During visits to Egypt, Mokhtar assumed a leading position in the nationalist art movement, distinguishing him from the pioneer painters, such as Youssef Kamel, Ragheb Ayad, Ahmed Sabry, Mahmoud Said, and Mohamed Naghi. Mokhtar participated in demonstrations for independence and created statues to express national identity, calling for social and political reform. An influential member of the Wafd Party, Mokhtar and prominent writers including Abbas Mahmoud el-Aqqad, Abdelqader al-Mazani, and Mahmoud Azmi wrote critical newspaper articles aimed at enhancing art appreciation among intellectual elites. Mokhtar was not simply an artist, rather he mobilized his art for the larger anti-imperialist nationalist movement.
Because of Nahdat Misr, Mokhtar rose to national prominence, gaining the ability to maintain studios in both Cairo and Paris. In 1930, he exhibited bronze, marble, and stone pieces at the renowned Bernheim-Jeune Gallery in Paris. In these works, he blended Pharaonic imagery with a classicist aesthetic. The most famous, al-Khamaseen (1929), portrays a fellaha moving against the sand storms that blow for fifty days during Egyptian spring. As she battles forward, her cloak billows behind her, revealing the contours of her body. The press lauded the exhibit, and the French government purchased the stone copy of Arous al-Nil (Bride of the Nile), currently in the Centre Georges Pompidou in Paris.

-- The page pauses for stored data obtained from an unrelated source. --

This design comes from an exercise in tuning for a short achievable clock period and few clock cycles on the open sky130 flow, not from production work.
In this exercise RTL edits were held to simulation tests only and were not proved equivalent to the original.

==> build 73: inputs <==
==> flow/design.v <==
module rv32i_core (
    input               clk,
    input               rst,
    output logic [13:0] imem_addr,
    input        [31:0] imem_rdata,
    output logic [13:0] dmem_addr,
    output logic [3:0]  dmem_web,
    output logic [31:0] dmem_wdata,
    input        [31:0] dmem_rdata
);
logic [31:0] pc_f;
logic        btb_v   [0:15];
logic [9:0]  btb_tag [0:15];
logic [31:0] btb_tgt [0:15];
logic [1:0]  btb_ctr [0:15];
logic        u_en;
logic [3:0]  u_idx;
logic [9:0]  u_tag;
logic [31:0] u_tgt;
logic [1:0]  u_ctr;
logic        d_valid, d_hold, d_pt, d_hit;
logic [1:0]  d_ctr;
logic [31:0] d_pc, d_ptgt, d_ins;
logic        e_valid, e_pt, e_hit;
logic [1:0]  e_ctr;
logic [31:0] e_pc, e_ptgt, e_imm, e_rs1v, e_rs2v, e_bop, e_link;
logic        e_wen, e_ld, e_st, e_br, e_jal, e_jalr, e_ctrl, e_sub, e_sra, e_misnb;
logic        e_beq, e_bne, e_blt, e_bge, e_bltu, e_bgeu;
logic [4:0]  e_rd;
logic [2:0]  e_f3;
logic        e_r_add, e_r_sll, e_r_sr, e_r_slt, e_r_sltu, e_r_xor, e_r_or, e_r_and,
             e_r_imm, e_r_tgt, e_r_link;
logic        m_wen, m_ld, m_chk, m_force;
logic [4:0]  m_rd;
logic [2:0]  m_f3;
logic [1:0]  m_alo;
logic [31:0] m_res, m_atgt, m_ptgt;
logic        w_wen, w_ld;
logic [4:0]  w_rd;
logic [2:0]  w_f3;
logic [1:0]  w_alo;
logic [31:0] w_res;
logic [31:0] rf [1:31];
logic redirect_M, redirect_E, stall_D;
assign imem_addr = pc_f[15:2];
logic [15:0] f_sel;
logic        f_hit, f_pt;
logic [1:0]  f_ctr;
logic [31:0] f_btgt;
always_comb begin
  f_hit  = 1'b0;
  f_pt   = 1'b0;
  f_ctr  = 2'b00;
  f_btgt = 32'd0;
  for (int i = 0; i < 16; i++) begin
    f_sel[i] = btb_v[i] && (pc_f[5:2] == i[3:0]) && (btb_tag[i] == pc_f[15:6]);
    f_hit  = f_hit | f_sel[i];
    f_pt   = f_pt | (f_sel[i] & btb_ctr[i][1]);
    f_ctr  = f_ctr | ({2{f_sel[i]}} & btb_ctr[i]);
    f_btgt = f_btgt | ({32{f_sel[i]}} & btb_tgt[i]);
  end
end
wire [31:0] ins = d_hold ? d_ins : imem_rdata;
wire [4:0]  op  = ins[6:2];
wire [4:0]  rd  = ins[11:7];
wire [2:0]  f3  = ins[14:12];
wire [4:0]  rs1 = ins[19:15];
wire [4:0]  rs2 = ins[24:20];
wire is_lui   = (op == 5'b01101);
wire is_auipc = (op == 5'b00101);
wire is_jal   = (op == 5'b11011);
wire is_jalr  = (op == 5'b11001);
wire is_br    = (op == 5'b11000);
wire is_ld    = (op == 5'b00000);
wire is_st    = (op == 5'b01000);
wire is_opi   = (op == 5'b00100);
wire is_op    = (op == 5'b01100);
wire is_alu   = is_op | is_opi;
wire d_rdw   = (is_lui | is_auipc | is_jal | is_jalr | is_ld | is_opi | is_op) & (rd != 5'd0);
wire use_rs1 = is_jalr | is_br | is_ld | is_st | is_opi | is_op;
wire use_rs2 = is_br | is_st | is_op;
wire d_opimm = ~is_op & ~is_br;
logic [31:0] d_imm;
always_comb begin
  if (is_st)
    d_imm = {{21{ins[31]}}, ins[30:25], ins[11:7]};
  else if (is_br)
    d_imm = {{20{ins[31]}}, ins[7], ins[30:25], ins[11:8], 1'b0};
  else if (is_lui | is_auipc)
    d_imm = {ins[31:12], 12'b0};
  else if (is_jal)
    d_imm = {{12{ins[31]}}, ins[19:12], ins[20], ins[30:21], 1'b0};
  else
    d_imm = {{21{ins[31]}}, ins[30:20]};
end
logic [31:0] rf_a, rf_b;
always_comb begin
  rf_a = 32'd0;
  rf_b = 32'd0;
  for (int i = 1; i < 32; i++) begin
    rf_a = rf_a | ({32{rs1 == i[4:0]}} & rf[i]);
    rf_b = rf_b | ({32{rs2 == i[4:0]}} & rf[i]);
  end
end
wire a_e = e_wen & (e_rd == rs1);
wire a_m = ~a_e & m_wen & (m_rd == rs1);
wire a_w = ~a_e & ~a_m & w_wen & (w_rd == rs1);
wire a_r = ~a_e & ~a_m & ~a_w;
wire b_e = e_wen & (e_rd == rs2);
wire b_m = ~b_e & m_wen & (m_rd == rs2);
wire b_w = ~b_e & ~b_m & w_wen & (w_rd == rs2);
wire b_r = ~b_e & ~b_m & ~b_w;
wire lu_e = e_ld & e_wen & ((use_rs1 & (e_rd == rs1)) | (use_rs2 & (e_rd == rs2)));
wire lu_m = m_ld & m_wen & ((use_rs1 & (m_rd == rs1)) | (use_rs2 & (m_rd == rs2)));
wire [31:0] fa  = e_rs1v;
wire [31:0] fb  = e_rs2v;
wire [31:0] bop = e_bop;
wire [32:0] sum33 = {1'b0, fa} + {1'b0, bop ^ {32{e_sub}}} + {32'd0, e_sub};
wire [31:0] sum   = sum33[31:0];
wire        sltu  = ~sum33[32];
wire        slt   = (fa[31] ^ bop[31]) ? fa[31] : sltu;
wire [4:0]  sh    = bop[4:0];
wire [31:0] sll   = fa << sh;
wire [31:0] srx   = $signed({e_sra & fa[31], fa}) >>> sh;
wire [31:0] jtgt  = {sum[31:1], 1'b0};
wire [31:0] e_tgt = e_pc + e_imm;      
wire [31:0] e_res =
    ({32{e_r_add}}  & sum)  |
    ({32{e_r_sll}}  & sll)  |
    ({32{e_r_sr}}   & srx)  |
    ({32{e_r_slt}}  & {31'd0, slt})  |
    ({32{e_r_sltu}} & {31'd0, sltu}) |
    ({32{e_r_xor}}  & (fa ^ bop)) |
    ({32{e_r_or}}   & (fa | bop)) |
    ({32{e_r_and}}  & (fa & bop)) |
    ({32{e_r_imm}}  & e_imm) |
    ({32{e_r_tgt}}  & e_tgt) |
    ({32{e_r_link}} & e_link);
wire [32:0] cmp33 = {1'b0, fa} + {1'b0, ~fb} + 33'd1;
wire c_eq  = (fa == fb);
wire c_ltu = ~cmp33[32];
wire c_lt  = (fa[31] ^ fb[31]) ? fa[31] : c_ltu;
wire cond  = (e_beq & c_eq) | (e_bne & ~c_eq) | (e_blt & c_lt) | (e_bge & ~c_lt) |
             (e_bltu & c_ltu) | (e_bgeu & ~c_ltu);
wire e_taken = e_jal | e_jalr | cond;
wire e_mis   = e_br ? (cond ^ e_pt) : e_misnb;
wire [31:0] e_rtgt = e_pt ? e_link : e_tgt;
wire [31:0] e_atgt = e_jalr ? jtgt : e_tgt;
assign redirect_M = m_force | (m_chk & (m_atgt != m_ptgt));
assign redirect_E = e_valid & e_mis;
assign stall_D    = d_valid & (lu_e | lu_m);
wire [31:0] ld_sh = dmem_rdata >> {w_alo, 3'b000};
logic [31:0] ld_val;
always_comb begin
  case (w_f3)
    3'b000:  ld_val = {{24{ld_sh[7]}}, ld_sh[7:0]};
    3'b001:  ld_val = {{16{ld_sh[15]}}, ld_sh[15:0]};
    3'b100:  ld_val = {24'd0, ld_sh[7:0]};
    3'b101:  ld_val = {16'd0, ld_sh[15:0]};
    default: ld_val = dmem_rdata;
  endcase
end
wire [31:0] wb_data = w_ld ? ld_val : w_res;
wire [31:0] fwd_a = ({32{a_e}} & e_res) | ({32{a_m}} & m_res) | ({32{a_w}} & wb_data) | ({32{a_r}} & rf_a);
wire [31:0] fwd_b = ({32{b_e}} & e_res) | ({32{b_m}} & m_res) | ({32{b_w}} & wb_data) | ({32{b_r}} & rf_b);
always_ff @(posedge clk) begin
  if (rst)
    pc_f <= 32'd0;
  else if (redirect_M)
    pc_f <= m_atgt;
  else if (redirect_E)
    pc_f <= e_rtgt;
  else if (stall_D)
    pc_f <= pc_f;
  else if (f_pt)
    pc_f <= f_btgt;
  else
    pc_f <= pc_f + 32'd4;
end
always_ff @(posedge clk) begin
  if (rst) begin
    d_valid <= 1'b0;
    d_hold  <= 1'b0;
  end else begin
    d_valid <= ~(redirect_M | redirect_E);
    d_hold  <= stall_D & ~redirect_E & ~redirect_M;
  end
  d_ins <= ins;
  if (!stall_D) begin
    d_pc   <= pc_f;
    d_pt   <= f_pt;
    d_hit  <= f_hit;
    d_ctr  <= f_ctr;
    d_ptgt <= f_btgt;
  end
end
wire d_go = d_valid & ~redirect_E & ~redirect_M & ~stall_D;
always_ff @(posedge clk) begin
  if (rst) begin
    e_valid <= 1'b0;
    e_wen   <= 1'b0;
    e_ld    <= 1'b0;
    e_st    <= 1'b0;
  end else begin
    e_valid <= d_go;
    e_wen   <= d_go & d_rdw;
    e_ld    <= d_go & is_ld;
    e_st    <= d_go & is_st;
  end
  e_pc    <= d_pc;
  e_pt    <= d_pt;
  e_hit   <= d_hit;
  e_ctr   <= d_ctr;
  e_ptgt  <= d_ptgt;
  e_imm   <= d_imm;
  e_link  <= d_pc + 32'd4;
  e_rs1v  <= fwd_a;
  e_rs2v  <= fwd_b;
  e_bop   <= d_opimm ? d_imm : fwd_b;
  e_rd    <= rd;
  e_f3    <= f3;
  e_br    <= is_br;
  e_jal   <= is_jal;
  e_jalr  <= is_jalr;
  e_ctrl  <= is_br | is_jal | is_jalr;
  e_misnb <= is_jal ? ~d_pt : (~is_br & ~is_jalr & d_pt);
  e_beq   <= is_br & (f3 == 3'b000);
  e_bne   <= is_br & (f3 == 3'b001);
  e_blt   <= is_br & (f3 == 3'b100);
  e_bge   <= is_br & (f3 == 3'b101);
  e_bltu  <= is_br & (f3 == 3'b110);
  e_bgeu  <= is_br & (f3 == 3'b111);
  e_sub   <= (is_op & ins[30] & (f3 == 3'b000)) | (is_alu & (f3[2:1] == 2'b01));
  e_sra   <= ins[30];
  e_r_add  <= (is_alu & (f3 == 3'b000)) | is_ld | is_st;
  e_r_sll  <= is_alu & (f3 == 3'b001);
  e_r_slt  <= is_alu & (f3 == 3'b010);
  e_r_sltu <= is_alu & (f3 == 3'b011);
  e_r_xor  <= is_alu & (f3 == 3'b100);
  e_r_sr   <= is_alu & (f3 == 3'b101);
  e_r_or   <= is_alu & (f3 == 3'b110);
  e_r_and  <= is_alu & (f3 == 3'b111);
  e_r_imm  <= is_lui;
  e_r_tgt  <= is_auipc;
  e_r_link <= is_jal | is_jalr;
end
wire e_go = e_valid & ~redirect_M;
always_ff @(posedge clk) begin
  if (rst) begin
    m_wen    <= 1'b0;
    m_ld     <= 1'b0;
    m_chk    <= 1'b0;
    m_force  <= 1'b0;
    dmem_web <= 4'hF;
  end else begin
    m_wen   <= e_wen & ~redirect_M;
    m_ld    <= e_ld & ~redirect_M;
    m_chk   <= e_go & e_pt & e_taken;
    m_force <= e_go & e_jalr & ~e_pt;
    if (e_st & ~redirect_M)
      case (e_f3[1:0])
        2'b00:   dmem_web <= ~(4'b0001 << sum[1:0]);
        2'b01:   dmem_web <= sum[1] ? 4'b0011 : 4'b1100;
        default: dmem_web <= 4'b0000;
      endcase
    else
      dmem_web <= 4'hF;
  end
  m_rd    <= e_rd;
  m_f3    <= e_f3;
  m_alo   <= sum[1:0];
  m_res   <= e_res;
  m_atgt  <= e_atgt;
  m_ptgt  <= e_ptgt;
  dmem_addr <= sum[15:2];
  case (e_f3[1:0])
    2'b00:   dmem_wdata <= {4{fb[7:0]}};
    2'b01:   dmem_wdata <= {2{fb[15:0]}};
    default: dmem_wdata <= fb;
  endcase
end
always_ff @(posedge clk) begin
  if (rst) begin
    w_wen <= 1'b0;
    w_ld  <= 1'b0;
  end else begin
    w_wen <= m_wen;
    w_ld  <= m_ld;
  end
  w_rd  <= m_rd;
  w_f3  <= m_f3;
  w_alo <= m_alo;
  w_res <= m_res;
end
always_ff @(posedge clk) begin
  if (w_wen)
    rf[w_rd] <= wb_data;
end
always_ff @(posedge clk) begin
  if (rst)
    u_en <= 1'b0;
  else
    u_en <= e_go & e_ctrl & (e_taken | e_hit);
  u_idx <= e_pc[5:2];
  u_tag <= e_pc[15:6];
  u_tgt <= e_taken ? e_atgt : e_ptgt;
  if (e_taken)
    u_ctr <= ~e_hit ? 2'b11 : (e_ctr == 2'b11) ? 2'b11 : e_ctr + 2'b01;
  else
    u_ctr <= (e_ctr == 2'b00) ? 2'b00 : e_ctr - 2'b01;
end
always_ff @(posedge clk) begin
  for (int i = 0; i < 16; i++) begin
    if (rst)
      btb_v[i] <= 1'b0;
    else if (u_en && u_idx == i[3:0])
      btb_v[i] <= 1'b1;
    if (u_en && u_idx == i[3:0]) begin
      btb_tag[i] <= u_tag;
      btb_tgt[i] <= u_tgt;
      btb_ctr[i] <= u_ctr;
    end
  end
end
endmodule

In 1934, Mokhtar died of leukemia. Afterwards, prominent intellectuals along with the Society of Mokhtar's Friends, headed by Egyptian feminist Huda Sha'arawi, campaigned tirelessly to open a museum for his work. In 1952, the Mahmoud Mokhtar Museum, designed by Ramses Wissa Wassef, opened on Gezirah Island in Cairo. It continues to hold the majority of the artist's works.
Mokhtar continues to be esteemed as Egypt's most famous sculptor despite his relatively short career. Not only did his art and writing set the stage for modern Egyptian art history, his works, Nahdat Misr in particular, played an active role in larger history of modern Egypt.